§ **PROVIDED RECORDS**:
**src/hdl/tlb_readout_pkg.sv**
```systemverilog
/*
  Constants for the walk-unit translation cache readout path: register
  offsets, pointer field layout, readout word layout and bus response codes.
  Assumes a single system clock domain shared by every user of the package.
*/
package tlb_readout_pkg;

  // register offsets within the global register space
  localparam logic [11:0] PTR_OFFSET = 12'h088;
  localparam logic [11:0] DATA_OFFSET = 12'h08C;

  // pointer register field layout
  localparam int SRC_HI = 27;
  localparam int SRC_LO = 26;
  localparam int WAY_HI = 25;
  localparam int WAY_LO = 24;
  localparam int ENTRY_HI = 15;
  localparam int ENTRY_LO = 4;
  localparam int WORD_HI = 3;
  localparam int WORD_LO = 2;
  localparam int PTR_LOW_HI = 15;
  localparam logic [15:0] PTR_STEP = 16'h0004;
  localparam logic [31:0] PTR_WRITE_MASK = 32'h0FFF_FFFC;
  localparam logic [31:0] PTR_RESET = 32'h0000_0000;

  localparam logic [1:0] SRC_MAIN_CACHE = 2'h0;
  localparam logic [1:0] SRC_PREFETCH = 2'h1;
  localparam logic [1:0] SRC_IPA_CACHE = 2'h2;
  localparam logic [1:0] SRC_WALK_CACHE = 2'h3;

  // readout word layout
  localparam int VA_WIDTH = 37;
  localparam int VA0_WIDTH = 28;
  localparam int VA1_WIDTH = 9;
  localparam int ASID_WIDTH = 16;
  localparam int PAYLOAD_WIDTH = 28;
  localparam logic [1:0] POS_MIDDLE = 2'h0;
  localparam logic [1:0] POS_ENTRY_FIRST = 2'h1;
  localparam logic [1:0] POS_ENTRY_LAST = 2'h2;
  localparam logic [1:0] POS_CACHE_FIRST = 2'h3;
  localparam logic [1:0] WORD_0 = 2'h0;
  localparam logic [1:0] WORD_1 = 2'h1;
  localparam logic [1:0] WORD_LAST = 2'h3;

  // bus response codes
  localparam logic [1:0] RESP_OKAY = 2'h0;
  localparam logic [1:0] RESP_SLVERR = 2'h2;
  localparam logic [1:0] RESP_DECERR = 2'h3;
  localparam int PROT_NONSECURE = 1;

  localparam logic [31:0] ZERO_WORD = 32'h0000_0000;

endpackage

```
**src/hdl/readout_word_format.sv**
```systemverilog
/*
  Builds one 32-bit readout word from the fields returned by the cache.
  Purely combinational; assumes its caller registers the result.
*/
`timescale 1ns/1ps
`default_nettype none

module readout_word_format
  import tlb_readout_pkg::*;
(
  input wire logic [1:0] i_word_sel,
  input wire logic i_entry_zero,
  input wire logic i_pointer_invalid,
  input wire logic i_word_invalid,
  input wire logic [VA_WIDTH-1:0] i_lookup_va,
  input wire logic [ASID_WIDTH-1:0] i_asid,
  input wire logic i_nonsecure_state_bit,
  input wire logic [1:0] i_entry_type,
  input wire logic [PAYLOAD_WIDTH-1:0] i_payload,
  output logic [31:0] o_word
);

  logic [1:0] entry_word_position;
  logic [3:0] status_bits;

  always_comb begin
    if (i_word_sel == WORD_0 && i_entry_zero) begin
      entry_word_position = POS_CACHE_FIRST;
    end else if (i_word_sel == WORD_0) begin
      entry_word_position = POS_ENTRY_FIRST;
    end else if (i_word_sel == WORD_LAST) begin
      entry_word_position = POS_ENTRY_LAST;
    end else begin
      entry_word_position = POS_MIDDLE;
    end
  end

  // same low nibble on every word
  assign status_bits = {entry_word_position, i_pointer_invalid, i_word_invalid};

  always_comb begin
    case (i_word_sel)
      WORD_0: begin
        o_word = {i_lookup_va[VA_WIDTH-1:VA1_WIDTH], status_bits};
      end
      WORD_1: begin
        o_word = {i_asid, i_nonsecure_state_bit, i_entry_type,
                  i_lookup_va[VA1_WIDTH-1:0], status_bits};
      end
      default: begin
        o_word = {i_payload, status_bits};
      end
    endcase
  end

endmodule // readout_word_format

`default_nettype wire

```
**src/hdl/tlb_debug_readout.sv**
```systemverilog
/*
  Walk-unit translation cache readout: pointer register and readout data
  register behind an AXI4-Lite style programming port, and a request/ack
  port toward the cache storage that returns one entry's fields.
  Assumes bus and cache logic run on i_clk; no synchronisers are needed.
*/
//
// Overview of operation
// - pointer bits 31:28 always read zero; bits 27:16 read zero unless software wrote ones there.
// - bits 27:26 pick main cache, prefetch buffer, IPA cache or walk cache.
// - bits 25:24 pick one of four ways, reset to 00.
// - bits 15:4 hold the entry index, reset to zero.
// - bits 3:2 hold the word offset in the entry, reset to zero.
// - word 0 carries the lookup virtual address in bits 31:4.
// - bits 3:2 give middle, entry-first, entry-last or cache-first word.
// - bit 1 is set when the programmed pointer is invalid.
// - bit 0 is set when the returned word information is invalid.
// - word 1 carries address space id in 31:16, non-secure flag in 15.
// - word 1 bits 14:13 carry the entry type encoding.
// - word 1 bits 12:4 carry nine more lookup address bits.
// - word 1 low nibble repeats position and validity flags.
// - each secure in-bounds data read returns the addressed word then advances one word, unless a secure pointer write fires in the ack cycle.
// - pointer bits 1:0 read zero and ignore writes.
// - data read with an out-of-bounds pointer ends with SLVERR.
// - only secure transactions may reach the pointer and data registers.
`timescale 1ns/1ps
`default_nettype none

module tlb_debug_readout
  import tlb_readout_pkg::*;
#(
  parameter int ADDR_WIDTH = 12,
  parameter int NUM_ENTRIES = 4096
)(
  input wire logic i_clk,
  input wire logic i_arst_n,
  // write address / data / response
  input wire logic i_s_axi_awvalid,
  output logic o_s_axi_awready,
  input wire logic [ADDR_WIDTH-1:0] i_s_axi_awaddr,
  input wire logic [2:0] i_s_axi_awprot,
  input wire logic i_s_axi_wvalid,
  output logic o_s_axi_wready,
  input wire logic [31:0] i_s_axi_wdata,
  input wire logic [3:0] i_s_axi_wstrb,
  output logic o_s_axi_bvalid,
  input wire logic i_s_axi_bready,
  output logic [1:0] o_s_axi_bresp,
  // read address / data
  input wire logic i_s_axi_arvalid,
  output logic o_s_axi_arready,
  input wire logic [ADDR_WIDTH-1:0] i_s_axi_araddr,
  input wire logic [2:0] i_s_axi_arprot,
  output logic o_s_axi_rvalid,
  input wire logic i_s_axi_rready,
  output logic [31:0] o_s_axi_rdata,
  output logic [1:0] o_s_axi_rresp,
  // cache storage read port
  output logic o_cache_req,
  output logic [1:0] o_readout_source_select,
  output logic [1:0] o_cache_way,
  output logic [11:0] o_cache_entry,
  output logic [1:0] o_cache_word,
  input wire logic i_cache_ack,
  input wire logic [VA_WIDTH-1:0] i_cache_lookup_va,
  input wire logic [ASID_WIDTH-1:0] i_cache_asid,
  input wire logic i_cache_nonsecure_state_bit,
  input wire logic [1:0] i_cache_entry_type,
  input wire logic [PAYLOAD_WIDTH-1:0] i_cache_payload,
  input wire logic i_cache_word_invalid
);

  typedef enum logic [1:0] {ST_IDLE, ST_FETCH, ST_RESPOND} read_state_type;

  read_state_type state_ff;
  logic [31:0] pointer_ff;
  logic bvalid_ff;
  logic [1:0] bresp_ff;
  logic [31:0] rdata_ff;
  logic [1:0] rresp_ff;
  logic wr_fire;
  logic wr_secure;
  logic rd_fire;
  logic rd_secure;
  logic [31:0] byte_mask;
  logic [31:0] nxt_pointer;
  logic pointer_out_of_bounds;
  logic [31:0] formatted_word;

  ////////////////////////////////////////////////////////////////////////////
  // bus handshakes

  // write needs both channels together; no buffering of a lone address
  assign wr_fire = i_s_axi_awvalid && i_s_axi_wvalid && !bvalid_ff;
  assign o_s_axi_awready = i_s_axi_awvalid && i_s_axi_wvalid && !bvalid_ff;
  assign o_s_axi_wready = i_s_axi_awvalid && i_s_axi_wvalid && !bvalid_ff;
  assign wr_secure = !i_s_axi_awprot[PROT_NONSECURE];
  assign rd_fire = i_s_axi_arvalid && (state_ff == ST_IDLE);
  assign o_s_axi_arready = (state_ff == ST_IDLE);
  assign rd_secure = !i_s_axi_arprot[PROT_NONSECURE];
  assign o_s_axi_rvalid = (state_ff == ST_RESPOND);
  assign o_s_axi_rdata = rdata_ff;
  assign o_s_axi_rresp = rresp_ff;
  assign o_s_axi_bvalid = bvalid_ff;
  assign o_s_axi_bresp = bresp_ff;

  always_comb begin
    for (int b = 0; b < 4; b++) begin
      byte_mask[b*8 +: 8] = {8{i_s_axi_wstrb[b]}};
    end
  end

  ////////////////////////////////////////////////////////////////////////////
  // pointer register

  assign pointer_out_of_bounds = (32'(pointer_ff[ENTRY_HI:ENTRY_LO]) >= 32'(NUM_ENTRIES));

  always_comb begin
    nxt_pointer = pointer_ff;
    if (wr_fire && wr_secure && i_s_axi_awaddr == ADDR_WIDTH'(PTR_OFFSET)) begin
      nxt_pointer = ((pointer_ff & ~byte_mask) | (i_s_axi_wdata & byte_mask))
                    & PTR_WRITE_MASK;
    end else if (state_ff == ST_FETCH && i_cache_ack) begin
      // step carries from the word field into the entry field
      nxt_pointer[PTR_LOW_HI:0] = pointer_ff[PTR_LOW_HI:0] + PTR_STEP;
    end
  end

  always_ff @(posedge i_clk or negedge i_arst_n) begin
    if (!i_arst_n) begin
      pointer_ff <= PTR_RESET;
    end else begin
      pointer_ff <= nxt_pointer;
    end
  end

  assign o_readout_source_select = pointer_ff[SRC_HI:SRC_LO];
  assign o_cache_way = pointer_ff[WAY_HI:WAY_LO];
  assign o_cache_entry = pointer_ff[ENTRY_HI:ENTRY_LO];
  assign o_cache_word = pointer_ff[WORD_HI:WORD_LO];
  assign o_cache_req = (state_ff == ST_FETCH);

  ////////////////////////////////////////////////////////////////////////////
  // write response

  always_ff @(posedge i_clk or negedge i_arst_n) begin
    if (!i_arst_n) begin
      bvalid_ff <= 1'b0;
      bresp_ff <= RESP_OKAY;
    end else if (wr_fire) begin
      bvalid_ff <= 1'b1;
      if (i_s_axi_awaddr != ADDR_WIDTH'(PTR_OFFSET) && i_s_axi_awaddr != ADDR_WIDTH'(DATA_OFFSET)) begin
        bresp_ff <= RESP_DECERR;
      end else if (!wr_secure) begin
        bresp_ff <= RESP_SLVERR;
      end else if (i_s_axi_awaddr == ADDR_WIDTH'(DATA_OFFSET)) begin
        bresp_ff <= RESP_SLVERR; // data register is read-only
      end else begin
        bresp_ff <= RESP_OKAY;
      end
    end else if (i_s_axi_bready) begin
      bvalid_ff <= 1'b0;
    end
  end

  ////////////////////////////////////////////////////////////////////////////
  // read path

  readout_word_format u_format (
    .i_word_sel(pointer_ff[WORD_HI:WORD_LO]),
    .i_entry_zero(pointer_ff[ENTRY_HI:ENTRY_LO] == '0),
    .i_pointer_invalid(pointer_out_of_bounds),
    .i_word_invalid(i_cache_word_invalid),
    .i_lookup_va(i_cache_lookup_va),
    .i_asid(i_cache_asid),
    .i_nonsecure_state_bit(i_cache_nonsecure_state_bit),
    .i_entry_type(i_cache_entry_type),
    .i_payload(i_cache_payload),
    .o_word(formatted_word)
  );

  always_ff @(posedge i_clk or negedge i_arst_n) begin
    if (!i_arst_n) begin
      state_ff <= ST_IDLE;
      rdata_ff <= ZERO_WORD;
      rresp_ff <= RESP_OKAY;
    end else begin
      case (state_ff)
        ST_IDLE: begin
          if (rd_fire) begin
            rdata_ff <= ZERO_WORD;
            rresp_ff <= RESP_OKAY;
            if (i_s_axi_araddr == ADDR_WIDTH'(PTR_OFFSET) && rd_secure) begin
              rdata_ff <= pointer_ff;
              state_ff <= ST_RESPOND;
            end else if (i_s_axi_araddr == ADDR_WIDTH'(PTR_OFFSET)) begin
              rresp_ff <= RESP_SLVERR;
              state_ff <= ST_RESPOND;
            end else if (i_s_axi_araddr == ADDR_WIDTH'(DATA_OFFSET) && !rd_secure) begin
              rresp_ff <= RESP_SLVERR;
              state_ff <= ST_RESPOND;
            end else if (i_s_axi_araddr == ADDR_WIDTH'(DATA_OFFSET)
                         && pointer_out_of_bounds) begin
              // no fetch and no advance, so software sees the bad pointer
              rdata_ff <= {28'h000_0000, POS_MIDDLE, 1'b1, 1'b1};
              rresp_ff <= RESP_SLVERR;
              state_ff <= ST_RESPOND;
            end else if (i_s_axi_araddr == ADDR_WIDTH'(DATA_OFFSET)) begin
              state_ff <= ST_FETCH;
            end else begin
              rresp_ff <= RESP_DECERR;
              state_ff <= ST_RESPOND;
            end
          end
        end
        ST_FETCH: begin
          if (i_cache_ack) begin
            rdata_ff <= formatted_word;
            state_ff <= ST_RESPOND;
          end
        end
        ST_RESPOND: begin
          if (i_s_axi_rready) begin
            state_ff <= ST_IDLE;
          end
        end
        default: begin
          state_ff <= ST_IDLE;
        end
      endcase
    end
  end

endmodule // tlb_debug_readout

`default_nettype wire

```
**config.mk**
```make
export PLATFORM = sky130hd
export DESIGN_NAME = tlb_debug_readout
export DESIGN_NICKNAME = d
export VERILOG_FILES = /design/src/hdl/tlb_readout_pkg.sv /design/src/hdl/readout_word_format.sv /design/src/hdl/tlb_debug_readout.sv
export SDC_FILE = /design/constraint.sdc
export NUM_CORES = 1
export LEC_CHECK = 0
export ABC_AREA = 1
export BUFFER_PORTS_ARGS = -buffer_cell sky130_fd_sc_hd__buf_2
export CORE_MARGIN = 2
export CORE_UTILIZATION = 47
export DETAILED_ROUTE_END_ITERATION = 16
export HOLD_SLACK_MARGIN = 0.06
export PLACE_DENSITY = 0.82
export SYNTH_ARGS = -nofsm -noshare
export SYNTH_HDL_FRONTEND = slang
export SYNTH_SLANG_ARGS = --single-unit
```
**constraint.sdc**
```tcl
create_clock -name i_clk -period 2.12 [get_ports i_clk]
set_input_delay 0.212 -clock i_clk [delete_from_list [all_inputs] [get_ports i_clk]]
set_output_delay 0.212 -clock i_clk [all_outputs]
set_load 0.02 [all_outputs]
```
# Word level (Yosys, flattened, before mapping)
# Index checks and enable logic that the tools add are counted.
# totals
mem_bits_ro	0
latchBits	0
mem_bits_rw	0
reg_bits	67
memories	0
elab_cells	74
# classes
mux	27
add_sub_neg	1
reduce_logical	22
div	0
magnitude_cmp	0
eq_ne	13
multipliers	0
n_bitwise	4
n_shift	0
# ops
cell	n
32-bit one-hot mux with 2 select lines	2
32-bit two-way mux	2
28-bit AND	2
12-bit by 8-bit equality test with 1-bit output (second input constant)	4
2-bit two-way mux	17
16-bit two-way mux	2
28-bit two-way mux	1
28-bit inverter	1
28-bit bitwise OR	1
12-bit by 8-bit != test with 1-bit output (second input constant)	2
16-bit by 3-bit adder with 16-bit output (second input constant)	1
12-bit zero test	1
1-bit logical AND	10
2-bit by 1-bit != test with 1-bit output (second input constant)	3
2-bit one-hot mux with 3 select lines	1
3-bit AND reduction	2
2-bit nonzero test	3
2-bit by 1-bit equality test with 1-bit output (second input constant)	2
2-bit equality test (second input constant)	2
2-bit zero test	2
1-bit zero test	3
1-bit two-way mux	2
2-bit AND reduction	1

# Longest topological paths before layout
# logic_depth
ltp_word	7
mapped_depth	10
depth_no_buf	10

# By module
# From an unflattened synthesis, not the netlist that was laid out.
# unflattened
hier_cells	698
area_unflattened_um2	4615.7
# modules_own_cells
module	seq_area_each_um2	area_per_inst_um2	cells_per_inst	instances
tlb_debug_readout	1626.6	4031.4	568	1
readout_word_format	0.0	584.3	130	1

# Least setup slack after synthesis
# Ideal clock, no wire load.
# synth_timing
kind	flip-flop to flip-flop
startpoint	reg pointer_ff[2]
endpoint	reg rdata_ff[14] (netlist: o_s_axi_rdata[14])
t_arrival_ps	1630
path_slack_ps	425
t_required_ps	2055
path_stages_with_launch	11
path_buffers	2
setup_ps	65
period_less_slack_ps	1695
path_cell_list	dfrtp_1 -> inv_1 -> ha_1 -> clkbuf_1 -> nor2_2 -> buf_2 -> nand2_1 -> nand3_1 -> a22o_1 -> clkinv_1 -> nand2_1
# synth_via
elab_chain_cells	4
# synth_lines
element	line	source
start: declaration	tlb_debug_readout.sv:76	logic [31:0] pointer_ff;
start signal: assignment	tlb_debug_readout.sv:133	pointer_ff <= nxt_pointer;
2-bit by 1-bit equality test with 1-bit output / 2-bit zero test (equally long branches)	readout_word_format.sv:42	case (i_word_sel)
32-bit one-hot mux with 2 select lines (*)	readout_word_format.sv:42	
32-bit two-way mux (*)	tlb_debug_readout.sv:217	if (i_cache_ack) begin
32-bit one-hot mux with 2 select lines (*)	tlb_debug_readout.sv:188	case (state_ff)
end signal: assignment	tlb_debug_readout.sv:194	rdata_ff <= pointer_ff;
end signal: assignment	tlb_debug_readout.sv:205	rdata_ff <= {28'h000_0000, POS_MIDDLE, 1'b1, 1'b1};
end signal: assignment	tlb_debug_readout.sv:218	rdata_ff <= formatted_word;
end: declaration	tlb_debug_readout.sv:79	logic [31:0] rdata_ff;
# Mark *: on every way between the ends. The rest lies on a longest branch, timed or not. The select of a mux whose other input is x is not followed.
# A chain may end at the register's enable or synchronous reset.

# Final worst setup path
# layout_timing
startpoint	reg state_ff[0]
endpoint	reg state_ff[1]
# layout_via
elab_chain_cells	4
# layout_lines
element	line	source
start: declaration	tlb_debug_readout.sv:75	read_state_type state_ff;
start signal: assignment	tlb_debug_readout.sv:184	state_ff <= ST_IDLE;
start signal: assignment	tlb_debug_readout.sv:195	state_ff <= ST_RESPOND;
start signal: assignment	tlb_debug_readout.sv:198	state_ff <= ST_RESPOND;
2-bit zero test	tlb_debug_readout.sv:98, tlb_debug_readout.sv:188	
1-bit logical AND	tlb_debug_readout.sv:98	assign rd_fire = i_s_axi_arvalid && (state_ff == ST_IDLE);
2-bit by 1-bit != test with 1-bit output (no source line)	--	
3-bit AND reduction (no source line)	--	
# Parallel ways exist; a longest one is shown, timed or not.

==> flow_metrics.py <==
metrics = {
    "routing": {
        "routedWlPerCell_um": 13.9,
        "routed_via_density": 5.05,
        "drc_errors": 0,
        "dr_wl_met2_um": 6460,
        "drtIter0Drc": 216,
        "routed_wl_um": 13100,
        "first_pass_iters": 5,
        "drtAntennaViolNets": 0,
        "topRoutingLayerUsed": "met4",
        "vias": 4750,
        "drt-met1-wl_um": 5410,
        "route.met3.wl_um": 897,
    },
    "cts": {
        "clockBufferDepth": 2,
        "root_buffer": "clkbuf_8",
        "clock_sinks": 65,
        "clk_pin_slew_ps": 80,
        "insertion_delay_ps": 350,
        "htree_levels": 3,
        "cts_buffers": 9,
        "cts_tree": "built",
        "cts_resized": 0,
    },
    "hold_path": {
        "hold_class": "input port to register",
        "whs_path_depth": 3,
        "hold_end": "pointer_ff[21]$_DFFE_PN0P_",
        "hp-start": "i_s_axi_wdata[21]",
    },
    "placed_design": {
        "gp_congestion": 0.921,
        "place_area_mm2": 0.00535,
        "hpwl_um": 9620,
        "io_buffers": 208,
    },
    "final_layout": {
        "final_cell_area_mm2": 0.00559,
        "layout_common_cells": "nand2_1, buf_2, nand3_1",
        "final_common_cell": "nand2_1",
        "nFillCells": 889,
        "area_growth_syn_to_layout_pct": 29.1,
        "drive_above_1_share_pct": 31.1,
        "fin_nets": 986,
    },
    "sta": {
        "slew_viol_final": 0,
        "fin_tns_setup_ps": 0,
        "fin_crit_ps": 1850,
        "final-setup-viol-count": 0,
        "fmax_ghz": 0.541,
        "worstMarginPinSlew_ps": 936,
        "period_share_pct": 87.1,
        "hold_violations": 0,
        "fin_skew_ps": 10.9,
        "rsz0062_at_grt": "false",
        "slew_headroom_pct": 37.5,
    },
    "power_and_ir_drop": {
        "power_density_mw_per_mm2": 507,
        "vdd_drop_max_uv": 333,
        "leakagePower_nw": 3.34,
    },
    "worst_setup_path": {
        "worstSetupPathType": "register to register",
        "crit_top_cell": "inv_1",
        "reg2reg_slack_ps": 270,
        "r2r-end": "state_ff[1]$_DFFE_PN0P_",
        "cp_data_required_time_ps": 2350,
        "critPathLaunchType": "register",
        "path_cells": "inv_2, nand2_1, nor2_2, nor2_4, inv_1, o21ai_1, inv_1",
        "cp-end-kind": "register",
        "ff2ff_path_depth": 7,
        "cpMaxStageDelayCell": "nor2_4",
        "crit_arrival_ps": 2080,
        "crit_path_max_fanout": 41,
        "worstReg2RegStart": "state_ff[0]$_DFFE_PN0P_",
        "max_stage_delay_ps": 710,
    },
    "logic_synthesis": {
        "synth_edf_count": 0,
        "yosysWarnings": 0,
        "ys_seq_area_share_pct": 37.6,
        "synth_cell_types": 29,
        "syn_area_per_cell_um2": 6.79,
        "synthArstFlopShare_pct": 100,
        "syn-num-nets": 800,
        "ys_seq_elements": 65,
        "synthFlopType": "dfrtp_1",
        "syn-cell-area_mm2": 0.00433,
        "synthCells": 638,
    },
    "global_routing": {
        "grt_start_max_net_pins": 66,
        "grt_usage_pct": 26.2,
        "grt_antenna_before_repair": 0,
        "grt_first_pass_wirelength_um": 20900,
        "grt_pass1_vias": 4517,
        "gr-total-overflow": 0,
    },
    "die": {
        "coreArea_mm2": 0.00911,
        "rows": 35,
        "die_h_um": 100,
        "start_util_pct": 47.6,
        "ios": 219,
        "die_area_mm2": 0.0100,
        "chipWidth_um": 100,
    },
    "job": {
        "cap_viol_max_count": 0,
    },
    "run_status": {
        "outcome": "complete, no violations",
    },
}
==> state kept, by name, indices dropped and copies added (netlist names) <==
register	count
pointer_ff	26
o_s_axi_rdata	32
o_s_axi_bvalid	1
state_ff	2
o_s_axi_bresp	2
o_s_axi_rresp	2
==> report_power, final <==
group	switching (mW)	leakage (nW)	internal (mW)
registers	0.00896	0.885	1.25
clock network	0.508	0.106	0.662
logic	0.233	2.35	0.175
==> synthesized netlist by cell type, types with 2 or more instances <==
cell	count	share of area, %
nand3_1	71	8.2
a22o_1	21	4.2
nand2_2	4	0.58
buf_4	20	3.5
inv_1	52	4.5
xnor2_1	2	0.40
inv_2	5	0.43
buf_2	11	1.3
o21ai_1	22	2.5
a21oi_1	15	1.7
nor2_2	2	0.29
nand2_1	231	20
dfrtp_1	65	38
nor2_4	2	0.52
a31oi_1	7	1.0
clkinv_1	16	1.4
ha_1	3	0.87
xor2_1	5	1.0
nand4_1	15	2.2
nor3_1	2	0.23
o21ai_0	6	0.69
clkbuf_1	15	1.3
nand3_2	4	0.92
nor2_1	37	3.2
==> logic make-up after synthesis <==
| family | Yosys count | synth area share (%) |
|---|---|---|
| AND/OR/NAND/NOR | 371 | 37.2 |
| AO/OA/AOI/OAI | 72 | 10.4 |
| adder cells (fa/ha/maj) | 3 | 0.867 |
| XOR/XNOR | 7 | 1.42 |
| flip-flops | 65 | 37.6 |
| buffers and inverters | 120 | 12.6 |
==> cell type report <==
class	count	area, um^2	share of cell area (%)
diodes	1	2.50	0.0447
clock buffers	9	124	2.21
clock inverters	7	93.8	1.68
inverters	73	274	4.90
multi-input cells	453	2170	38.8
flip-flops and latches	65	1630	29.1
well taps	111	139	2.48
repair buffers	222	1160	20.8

§ **EXERCISE BRIEF**: The required answer is a single number: how many lines above hold the string "that".

§ **TASK RESULT**: 3